Ночью Сашка слышал, как он ворочается на постели, вздыхает, скребет подбородок. Тихо встает и, шаркая тапочками, идет в гостиную. Что там он делал, Сашка не слышал, но знал. Просто-таки видел, как дед подходит к углу, где висит икона с Искупителем, касается привязанного к гвоздю бабушкиного шарика. Подтягивает его к себе, стирает несуществующую пыль и, прижавшись лбом к резиновому боку, молчит, молчит, молчит, молчит…

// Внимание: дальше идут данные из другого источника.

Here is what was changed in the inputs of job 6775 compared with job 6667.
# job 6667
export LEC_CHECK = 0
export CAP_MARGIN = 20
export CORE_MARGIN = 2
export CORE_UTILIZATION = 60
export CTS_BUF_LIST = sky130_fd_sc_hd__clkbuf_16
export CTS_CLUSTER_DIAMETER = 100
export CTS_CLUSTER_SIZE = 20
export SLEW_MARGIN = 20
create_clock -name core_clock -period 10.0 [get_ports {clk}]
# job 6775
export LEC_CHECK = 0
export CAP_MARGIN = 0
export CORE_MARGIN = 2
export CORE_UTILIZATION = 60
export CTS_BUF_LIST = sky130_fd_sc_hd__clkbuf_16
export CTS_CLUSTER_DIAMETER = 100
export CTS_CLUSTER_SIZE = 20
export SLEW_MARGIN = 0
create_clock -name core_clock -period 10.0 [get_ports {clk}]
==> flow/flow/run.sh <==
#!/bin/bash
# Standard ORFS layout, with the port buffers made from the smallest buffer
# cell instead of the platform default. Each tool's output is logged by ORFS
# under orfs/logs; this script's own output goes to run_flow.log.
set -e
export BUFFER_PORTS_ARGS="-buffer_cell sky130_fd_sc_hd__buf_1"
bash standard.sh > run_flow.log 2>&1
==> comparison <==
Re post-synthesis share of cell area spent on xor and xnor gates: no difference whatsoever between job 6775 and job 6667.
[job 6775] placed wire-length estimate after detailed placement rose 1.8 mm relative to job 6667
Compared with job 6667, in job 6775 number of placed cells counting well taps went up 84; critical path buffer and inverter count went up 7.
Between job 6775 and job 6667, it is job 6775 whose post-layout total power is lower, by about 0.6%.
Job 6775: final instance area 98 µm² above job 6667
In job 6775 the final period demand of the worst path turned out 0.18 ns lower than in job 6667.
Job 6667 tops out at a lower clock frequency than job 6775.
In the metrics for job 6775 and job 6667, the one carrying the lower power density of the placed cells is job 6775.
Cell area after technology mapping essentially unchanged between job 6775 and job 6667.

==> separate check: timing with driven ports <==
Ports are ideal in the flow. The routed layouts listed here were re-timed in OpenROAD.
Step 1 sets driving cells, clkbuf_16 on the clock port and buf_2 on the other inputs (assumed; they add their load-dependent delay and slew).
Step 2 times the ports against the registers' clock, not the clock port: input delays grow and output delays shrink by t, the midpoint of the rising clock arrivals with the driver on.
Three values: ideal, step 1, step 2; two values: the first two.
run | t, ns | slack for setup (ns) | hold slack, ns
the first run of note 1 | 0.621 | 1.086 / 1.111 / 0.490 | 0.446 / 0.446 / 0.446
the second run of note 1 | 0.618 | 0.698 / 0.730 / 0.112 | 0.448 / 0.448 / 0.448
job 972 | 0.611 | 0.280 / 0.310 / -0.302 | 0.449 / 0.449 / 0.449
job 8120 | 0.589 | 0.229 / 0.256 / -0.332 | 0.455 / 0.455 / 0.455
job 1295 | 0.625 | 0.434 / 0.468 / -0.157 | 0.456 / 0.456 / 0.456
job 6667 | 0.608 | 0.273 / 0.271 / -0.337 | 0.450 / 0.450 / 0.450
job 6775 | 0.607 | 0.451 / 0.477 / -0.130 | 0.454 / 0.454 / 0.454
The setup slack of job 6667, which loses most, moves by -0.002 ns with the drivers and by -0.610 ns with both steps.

На дедов день рожденья ударили морозы. Последние листья опали и хрустели под ногами, словно кто-то сбросил на город все чипсовые запасы страны. Вместо бабьего лета наступила дедова зима.
За эти две недели Сашка почти успокоился, хотя иногда – особенно при виде Курдина с его шариком – так и тянуло принести нож в школу и похвастаться. Обязательно на перемене, когда Сидорова и Гордейко с новенькой будут идти из столовки.
Денису Лебединскому Сашка, конечно, про ножик рассказал, а вчера Лебедя, наконец-то отгрипповавшего свое, мать отпустила к Сашке в гости. Лебедь подарок заценил.
– Везучий ты, – сказал он. – Хотя, конечно… – И он покосился на кухню, где дед о чем-то ругался по мобильному со своим приятелем, редактором Антон Григорьичем.
– Что «конечно»? – передразнил Сашка, специально произнеся «ч» вместо «ш».
– Жизнь конечна, – отшутился Лебедь. Недавно он подсел на пьесы Олдсмита и теперь к месту и нет сыпал звонкими цитатами. – Ты с новенькой-то хоть познакомился, балда?
– А в глаз? – радушно предложил Сашка. – Чего мне с ней знакомиться?